When condensed with solid argon, it exhibits infrared absorption lines at 1188.9 and 658.2 cm^{−1}.

Disilicon carbide cations Si_{2}C^{+} also exist.

Early theoretical calculations of the shape of the molecule were wrong, and attempts to calculate the microwave spectrum were very sensitive to changes. Even zero-point energy causes an offset of 2 GHz. Because of nuclear spin statistics (both of carbon and silicon have their main isotopes with no spin in the nucleus), many of the rotation transitions are forbidden. Researchers also found that the lowest transition frequency was still too high for their apparatus to measure, so they use carbon-13 to increase the rotational inertia, and drop the line frequency by 10%, so that it could be measured.

==Production==
When silicon carbide is heated to high temperature and evaporated, SiCSi is the most common molecule in the gas phase.

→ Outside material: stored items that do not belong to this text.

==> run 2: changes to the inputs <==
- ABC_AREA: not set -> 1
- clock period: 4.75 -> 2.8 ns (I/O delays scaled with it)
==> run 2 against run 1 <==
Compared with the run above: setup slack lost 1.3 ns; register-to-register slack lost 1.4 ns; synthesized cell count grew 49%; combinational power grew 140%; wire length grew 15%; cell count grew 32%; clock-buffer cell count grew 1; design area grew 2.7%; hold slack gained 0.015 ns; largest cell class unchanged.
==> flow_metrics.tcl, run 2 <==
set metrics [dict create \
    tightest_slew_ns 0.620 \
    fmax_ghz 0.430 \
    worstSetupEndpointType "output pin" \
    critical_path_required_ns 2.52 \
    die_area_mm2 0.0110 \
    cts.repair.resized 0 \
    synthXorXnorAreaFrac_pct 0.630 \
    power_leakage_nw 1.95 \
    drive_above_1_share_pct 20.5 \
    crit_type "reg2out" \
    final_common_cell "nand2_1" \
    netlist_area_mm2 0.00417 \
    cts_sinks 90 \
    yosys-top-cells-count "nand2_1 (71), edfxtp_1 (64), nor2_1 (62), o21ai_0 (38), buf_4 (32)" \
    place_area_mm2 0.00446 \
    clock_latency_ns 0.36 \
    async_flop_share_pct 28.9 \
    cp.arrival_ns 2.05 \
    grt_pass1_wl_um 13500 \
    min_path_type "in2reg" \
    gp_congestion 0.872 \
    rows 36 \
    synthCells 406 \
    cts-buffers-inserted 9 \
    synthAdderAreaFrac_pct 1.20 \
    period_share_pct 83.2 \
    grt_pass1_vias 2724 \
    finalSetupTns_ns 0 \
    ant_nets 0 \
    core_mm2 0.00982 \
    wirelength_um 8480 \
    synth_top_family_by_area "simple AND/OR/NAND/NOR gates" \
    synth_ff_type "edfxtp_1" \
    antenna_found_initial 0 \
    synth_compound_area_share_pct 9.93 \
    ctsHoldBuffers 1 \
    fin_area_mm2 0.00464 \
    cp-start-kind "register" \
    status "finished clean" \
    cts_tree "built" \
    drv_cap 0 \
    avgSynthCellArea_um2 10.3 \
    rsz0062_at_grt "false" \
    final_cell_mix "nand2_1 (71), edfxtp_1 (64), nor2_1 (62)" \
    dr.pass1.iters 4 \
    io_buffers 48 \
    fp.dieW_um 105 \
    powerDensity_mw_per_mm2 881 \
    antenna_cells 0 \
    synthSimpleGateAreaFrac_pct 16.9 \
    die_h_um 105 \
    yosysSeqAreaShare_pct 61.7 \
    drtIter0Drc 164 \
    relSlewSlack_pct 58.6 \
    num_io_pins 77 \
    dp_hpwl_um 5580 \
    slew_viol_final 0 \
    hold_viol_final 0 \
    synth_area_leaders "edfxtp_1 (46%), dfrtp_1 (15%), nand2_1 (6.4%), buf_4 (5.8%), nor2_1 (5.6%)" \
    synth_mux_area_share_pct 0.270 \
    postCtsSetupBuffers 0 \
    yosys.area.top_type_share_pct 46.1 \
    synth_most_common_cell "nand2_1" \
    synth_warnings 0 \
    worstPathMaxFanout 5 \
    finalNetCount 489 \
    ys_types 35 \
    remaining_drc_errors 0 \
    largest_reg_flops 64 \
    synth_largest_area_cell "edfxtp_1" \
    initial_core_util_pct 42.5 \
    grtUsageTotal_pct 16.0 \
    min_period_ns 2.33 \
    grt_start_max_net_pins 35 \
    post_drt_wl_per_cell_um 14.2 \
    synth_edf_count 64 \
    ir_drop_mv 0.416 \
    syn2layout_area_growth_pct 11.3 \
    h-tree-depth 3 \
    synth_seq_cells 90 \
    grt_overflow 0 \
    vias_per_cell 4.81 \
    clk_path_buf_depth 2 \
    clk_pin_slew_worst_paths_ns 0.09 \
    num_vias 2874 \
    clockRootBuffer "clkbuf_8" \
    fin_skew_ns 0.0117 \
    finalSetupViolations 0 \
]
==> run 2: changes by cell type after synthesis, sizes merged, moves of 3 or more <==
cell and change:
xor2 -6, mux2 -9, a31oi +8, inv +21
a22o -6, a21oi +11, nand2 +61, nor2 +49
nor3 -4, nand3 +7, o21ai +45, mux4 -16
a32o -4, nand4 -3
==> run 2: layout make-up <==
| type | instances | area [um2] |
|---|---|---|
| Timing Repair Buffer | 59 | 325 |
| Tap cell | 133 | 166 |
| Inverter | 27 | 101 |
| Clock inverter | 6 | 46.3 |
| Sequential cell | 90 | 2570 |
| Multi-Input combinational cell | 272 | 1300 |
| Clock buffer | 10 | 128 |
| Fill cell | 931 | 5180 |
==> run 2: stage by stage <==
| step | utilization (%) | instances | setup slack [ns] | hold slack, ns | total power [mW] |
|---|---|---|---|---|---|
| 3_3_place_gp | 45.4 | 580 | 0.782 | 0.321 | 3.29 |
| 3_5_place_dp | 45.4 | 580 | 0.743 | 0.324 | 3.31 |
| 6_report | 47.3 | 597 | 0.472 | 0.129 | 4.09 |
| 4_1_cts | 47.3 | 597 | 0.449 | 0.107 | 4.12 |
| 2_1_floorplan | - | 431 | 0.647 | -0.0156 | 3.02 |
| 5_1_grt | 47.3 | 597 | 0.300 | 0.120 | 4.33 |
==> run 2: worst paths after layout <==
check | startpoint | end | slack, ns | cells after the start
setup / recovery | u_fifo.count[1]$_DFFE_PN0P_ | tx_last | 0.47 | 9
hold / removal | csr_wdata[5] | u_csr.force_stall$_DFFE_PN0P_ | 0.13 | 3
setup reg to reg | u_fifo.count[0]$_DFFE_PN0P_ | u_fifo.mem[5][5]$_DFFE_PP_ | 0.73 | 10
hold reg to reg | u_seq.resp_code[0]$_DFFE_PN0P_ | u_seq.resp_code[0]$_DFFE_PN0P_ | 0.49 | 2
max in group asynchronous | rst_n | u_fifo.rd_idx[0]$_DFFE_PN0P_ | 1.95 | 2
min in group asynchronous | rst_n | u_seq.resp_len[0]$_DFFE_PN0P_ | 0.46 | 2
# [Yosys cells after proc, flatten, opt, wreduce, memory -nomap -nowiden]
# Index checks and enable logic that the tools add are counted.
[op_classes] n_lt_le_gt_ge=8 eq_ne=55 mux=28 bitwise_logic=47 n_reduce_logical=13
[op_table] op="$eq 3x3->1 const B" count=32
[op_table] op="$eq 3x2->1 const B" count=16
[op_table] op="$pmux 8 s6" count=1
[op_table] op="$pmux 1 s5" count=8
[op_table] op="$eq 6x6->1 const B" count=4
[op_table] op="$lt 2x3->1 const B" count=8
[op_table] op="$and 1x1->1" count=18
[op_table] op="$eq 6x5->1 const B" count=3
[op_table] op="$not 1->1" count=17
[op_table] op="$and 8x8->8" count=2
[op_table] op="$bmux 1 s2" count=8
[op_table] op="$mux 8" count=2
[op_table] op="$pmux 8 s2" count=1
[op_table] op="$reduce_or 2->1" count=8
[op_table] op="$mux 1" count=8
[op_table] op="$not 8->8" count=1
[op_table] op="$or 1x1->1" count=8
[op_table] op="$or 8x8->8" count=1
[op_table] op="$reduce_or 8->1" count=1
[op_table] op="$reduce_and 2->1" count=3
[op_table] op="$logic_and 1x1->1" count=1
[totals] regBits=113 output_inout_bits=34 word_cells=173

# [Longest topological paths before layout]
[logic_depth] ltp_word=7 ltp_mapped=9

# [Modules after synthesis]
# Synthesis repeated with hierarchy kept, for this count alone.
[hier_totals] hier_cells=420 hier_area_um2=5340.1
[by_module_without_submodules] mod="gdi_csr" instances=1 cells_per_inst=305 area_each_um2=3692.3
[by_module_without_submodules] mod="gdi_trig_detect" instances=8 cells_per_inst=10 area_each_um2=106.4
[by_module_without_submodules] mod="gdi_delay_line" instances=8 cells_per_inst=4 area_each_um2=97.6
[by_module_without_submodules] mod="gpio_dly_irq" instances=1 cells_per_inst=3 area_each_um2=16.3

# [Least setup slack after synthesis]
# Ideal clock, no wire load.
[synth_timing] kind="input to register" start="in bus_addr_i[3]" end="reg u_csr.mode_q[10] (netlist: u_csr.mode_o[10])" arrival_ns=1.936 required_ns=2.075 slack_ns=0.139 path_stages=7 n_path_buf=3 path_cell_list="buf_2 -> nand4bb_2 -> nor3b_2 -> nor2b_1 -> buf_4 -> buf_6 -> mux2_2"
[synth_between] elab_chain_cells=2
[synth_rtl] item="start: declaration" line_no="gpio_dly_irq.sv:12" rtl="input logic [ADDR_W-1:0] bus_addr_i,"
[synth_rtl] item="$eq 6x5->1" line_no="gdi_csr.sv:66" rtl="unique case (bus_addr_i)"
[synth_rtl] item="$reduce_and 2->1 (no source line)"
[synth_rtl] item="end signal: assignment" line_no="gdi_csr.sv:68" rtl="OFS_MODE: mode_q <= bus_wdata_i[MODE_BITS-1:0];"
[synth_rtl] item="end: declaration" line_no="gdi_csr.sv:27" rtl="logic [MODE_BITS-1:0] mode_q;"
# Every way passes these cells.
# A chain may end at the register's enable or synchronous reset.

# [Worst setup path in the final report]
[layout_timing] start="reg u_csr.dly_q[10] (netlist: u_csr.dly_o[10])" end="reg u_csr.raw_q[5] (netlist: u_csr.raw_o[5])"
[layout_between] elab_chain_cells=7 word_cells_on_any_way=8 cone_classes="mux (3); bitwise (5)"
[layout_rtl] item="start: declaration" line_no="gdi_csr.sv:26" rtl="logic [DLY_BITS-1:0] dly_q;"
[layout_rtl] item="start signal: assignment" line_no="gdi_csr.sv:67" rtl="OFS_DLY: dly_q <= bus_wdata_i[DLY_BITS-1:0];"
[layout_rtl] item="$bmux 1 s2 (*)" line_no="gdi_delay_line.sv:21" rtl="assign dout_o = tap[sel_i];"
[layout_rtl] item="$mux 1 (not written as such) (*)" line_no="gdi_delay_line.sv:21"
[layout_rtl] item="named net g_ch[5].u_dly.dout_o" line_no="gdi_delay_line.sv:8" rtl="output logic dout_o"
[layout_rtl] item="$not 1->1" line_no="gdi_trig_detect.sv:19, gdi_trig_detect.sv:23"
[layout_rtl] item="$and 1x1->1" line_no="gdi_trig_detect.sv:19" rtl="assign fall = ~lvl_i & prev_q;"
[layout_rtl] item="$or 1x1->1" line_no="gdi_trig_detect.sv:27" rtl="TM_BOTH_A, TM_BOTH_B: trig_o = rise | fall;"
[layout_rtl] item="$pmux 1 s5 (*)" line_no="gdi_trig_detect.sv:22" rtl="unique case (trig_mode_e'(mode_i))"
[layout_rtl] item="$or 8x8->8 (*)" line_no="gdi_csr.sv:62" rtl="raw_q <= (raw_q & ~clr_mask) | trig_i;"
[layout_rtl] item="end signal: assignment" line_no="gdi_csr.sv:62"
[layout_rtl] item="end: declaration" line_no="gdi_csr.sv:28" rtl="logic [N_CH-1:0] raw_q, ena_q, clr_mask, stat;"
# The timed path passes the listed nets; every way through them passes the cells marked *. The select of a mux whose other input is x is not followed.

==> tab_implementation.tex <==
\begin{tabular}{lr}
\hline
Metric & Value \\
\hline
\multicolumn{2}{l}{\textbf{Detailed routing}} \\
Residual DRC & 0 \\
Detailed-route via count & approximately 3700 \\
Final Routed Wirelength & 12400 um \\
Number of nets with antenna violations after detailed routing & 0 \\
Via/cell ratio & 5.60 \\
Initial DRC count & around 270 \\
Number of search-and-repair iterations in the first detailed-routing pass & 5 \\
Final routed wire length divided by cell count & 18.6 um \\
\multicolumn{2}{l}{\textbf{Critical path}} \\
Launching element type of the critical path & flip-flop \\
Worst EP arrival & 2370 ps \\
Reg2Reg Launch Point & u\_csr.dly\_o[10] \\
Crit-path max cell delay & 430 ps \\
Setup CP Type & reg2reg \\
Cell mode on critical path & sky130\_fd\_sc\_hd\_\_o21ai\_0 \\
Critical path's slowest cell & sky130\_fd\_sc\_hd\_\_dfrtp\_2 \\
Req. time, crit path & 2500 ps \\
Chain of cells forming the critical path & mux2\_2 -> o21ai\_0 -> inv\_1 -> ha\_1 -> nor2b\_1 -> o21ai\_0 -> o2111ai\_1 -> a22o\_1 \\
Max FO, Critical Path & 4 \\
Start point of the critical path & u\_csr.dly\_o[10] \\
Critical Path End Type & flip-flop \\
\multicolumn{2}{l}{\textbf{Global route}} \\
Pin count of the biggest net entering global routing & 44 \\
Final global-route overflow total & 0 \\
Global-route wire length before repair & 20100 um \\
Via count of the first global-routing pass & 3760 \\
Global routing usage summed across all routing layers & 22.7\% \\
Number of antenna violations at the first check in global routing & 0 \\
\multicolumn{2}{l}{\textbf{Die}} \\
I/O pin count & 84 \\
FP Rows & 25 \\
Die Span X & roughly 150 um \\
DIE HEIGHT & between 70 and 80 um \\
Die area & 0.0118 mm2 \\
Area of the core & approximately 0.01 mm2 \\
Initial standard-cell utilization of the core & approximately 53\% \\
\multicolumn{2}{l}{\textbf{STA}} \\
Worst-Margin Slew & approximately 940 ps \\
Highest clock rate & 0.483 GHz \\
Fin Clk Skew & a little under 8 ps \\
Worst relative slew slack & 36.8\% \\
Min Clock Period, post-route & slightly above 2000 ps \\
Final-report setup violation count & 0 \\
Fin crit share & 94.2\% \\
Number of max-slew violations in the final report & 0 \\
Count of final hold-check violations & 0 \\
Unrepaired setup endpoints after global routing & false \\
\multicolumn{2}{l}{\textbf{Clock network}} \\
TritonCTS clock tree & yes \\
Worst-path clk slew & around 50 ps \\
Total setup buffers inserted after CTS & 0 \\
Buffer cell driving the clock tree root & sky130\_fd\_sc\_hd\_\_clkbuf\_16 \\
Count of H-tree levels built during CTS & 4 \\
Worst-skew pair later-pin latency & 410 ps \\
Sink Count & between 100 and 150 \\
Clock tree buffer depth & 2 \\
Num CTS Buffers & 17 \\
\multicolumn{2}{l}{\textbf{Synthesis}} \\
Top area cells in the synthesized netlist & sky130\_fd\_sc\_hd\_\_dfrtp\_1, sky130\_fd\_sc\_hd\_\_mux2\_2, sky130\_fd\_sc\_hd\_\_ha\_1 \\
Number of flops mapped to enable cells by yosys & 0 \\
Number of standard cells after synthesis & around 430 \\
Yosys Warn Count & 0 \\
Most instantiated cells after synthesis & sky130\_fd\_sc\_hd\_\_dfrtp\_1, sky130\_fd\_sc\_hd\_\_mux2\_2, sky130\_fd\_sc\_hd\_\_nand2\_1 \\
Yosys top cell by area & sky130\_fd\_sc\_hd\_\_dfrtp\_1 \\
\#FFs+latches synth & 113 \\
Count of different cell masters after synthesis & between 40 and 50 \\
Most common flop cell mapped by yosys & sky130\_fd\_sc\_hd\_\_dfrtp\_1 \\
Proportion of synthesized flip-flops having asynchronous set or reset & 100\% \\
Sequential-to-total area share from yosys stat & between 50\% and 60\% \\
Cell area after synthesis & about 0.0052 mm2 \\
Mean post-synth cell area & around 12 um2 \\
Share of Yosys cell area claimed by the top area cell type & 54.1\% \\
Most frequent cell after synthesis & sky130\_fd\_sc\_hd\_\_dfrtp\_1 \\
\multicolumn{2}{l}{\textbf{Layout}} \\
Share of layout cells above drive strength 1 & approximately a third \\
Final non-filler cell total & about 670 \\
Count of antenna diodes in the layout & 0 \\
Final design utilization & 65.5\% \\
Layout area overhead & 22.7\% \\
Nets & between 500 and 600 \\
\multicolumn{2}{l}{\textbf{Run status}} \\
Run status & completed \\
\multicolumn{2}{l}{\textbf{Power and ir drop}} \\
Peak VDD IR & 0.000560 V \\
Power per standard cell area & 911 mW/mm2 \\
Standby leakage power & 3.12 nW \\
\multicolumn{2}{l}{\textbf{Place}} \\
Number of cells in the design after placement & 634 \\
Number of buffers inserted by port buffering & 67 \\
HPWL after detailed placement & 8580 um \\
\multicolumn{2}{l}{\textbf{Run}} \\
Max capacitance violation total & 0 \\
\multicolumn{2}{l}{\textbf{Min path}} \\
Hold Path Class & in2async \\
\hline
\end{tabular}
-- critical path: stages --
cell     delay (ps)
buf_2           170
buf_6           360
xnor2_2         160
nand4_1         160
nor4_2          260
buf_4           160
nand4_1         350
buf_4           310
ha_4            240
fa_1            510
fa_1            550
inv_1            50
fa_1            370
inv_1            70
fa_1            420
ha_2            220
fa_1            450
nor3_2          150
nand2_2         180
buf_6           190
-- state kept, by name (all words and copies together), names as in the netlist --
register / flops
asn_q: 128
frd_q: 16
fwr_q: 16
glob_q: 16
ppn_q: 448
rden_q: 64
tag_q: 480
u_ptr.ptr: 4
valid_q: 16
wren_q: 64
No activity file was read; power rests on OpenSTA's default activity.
File: src/rtl/osc_alarm_cnt.sv
module osc_alarm_cnt #(
  parameter int unsigned CNT_W = 8
) (
  input  logic             clk_i,
  input  logic             rst_ni,
  input  logic             en_i,
  input  logic             rep_i,
  input  logic [CNT_W-1:0] thr_i,
  output logic             alarm_o
);
  localparam logic [CNT_W-1:0] CNT_MAX = '1;

  logic [CNT_W-1:0] cnt_q;

  // alarm on the detection that pushes the count past thr
  assign alarm_o = en_i & rep_i & (cnt_q >= thr_i);

  always_ff @(posedge clk_i or negedge rst_ni) begin
    if (!rst_ni)                       cnt_q <= '0;
    else if (!en_i)                    cnt_q <= '0;
    else if (rep_i && cnt_q != CNT_MAX) cnt_q <= cnt_q + 1'b1;
  end
endmodule

File: src/rtl/osc_entropy_mix.sv
module osc_entropy_mix #(
  parameter int unsigned N_OSC = 8
) (
  input  logic             clk_i,
  input  logic             rst_ni,
  input  logic             smp_vld_i,
  input  logic [N_OSC-1:0] smp_i,
  input  logic [N_OSC-1:0] en_i,
  output logic             bit_o,
  output logic             vld_o
);
  logic bit_q, vld_q;

  always_ff @(posedge clk_i or negedge rst_ni) begin
    if (!rst_ni) begin
      bit_q <= 1'b0;
      vld_q <= 1'b0;
    end else begin
      vld_q <= smp_vld_i;
      if (smp_vld_i) bit_q <= ^(smp_i & en_i);
    end
  end

  assign bit_o = bit_q;
  assign vld_o = vld_q;
endmodule

File: src/rtl/osc_lock_guard.sv
module osc_lock_guard
  import osc_lock_pkg::*;
#(
  parameter int unsigned N_OSC = 8,
  parameter int unsigned CNT_W = CNT_W_DEF,
  parameter int unsigned PAT_W = PAT_W_DEF
) (
  input  logic             clk_i,
  input  logic             rst_ni,
  input  logic             sample_vld_i,
  input  logic [N_OSC-1:0] osc_bits_i,
  input  logic             en_wr_i,
  input  logic [N_OSC-1:0] en_wdata_i,
  input  logic             det_wr_i,
  input  logic [N_OSC-1:0] det_wdata_i,
  input  logic             thr_wr_i,
  input  logic [CNT_W-1:0] thr_wdata_i,
  input  logic [N_OSC-1:0] stat_clr_i,
  input  logic [N_OSC-1:0] irq_mask_i,
  output logic [N_OSC-1:0] en_o,
  output logic [N_OSC-1:0] detune_o,
  output logic [CNT_W-1:0] thr_o,
  output logic [N_OSC-1:0] alarm_evt_o,
  output logic [N_OSC-1:0] alarm_stat_o,
  output logic             irq_o,
  output logic             entropy_o,
  output logic             entropy_vld_o
);
  localparam logic [CNT_W-1:0] THR_INIT = CNT_W'(THR_RST);

  logic [N_OSC-1:0] en_q, det_q, stat_q, evt_q;
  logic [N_OSC-1:0] rep, alarm;
  logic [CNT_W-1:0] thr_q;
  logic             irq_q;

  for (genvar g = 0; g < N_OSC; g++) begin : g_osc
    osc_pattern_det #(.PAT_W(PAT_W)) u_det (
      .clk_i     (clk_i),
      .rst_ni    (rst_ni),
      .en_i      (en_q[g]),
      .smp_vld_i (sample_vld_i),
      .smp_i     (osc_bits_i[g]),
      .rep_o     (rep[g])
    );
    osc_alarm_cnt #(.CNT_W(CNT_W)) u_cnt (
      .clk_i   (clk_i),
      .rst_ni  (rst_ni),
      .en_i    (en_q[g]),
      .rep_i   (rep[g]),
      .thr_i   (thr_q),
      .alarm_o (alarm[g])
    );
  end

  osc_entropy_mix #(.N_OSC(N_OSC)) u_mix (
    .clk_i     (clk_i),
    .rst_ni    (rst_ni),
    .smp_vld_i (sample_vld_i),
    .smp_i     (osc_bits_i),
    .en_i      (en_q),
    .bit_o     (entropy_o),
    .vld_o     (entropy_vld_o)
  );

  always_ff @(posedge clk_i or negedge rst_ni) begin
    if (!rst_ni) begin
      en_q   <= '0;
      det_q  <= '0;
      stat_q <= '0;
      evt_q  <= '0;
      thr_q  <= THR_INIT;
      irq_q  <= 1'b0;
    end else begin
      // alarm shutdown overrides a concurrent software write
      en_q   <= (en_wr_i ? en_wdata_i : en_q) & ~alarm;
      if (det_wr_i) det_q <= (det_q & en_q) | (det_wdata_i & ~en_q);
      if (thr_wr_i) thr_q <= thr_wdata_i;
      stat_q <= (stat_q & ~stat_clr_i) | alarm;
      evt_q  <= alarm;
      irq_q  <= |(stat_q & ~irq_mask_i);
    end
  end

  assign en_o         = en_q;
  assign detune_o     = det_q;
  assign thr_o        = thr_q;
  assign alarm_evt_o  = evt_q;
  assign alarm_stat_o = stat_q;
  assign irq_o        = irq_q;
endmodule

In the lab, SiCSi can be made from silane and methane, diluted in neon, subject to an electric discharge.

2 SiH4 + CH4 → SiCSi + 6 H2

Another way to produce it is by laser ablation of solid silicon to make silicon gas, which in diluted methane, reacts to form disilicon carbide.

2 Si + CH4 → SiCSi + 2 H2

==Natural occurrence==
Si_{2}C has been discovered in the carbon-rich star RW Leo. In this star Si_{2}C is ten times more abundant than C_{2}Si.

Other silicon-containing molecules found in carbon rich stars include SiO, SiH_{4}, c-SiC_{2}, SiS, SiC, C_{4}Si, SiN, c-SiC_{3}, SiCN, SiNC, and SiH_{3}CN.

SiCSi is likely an important component in the formation of silicon carbide grains, which are a significant part of pre-solar grains found in meteorites.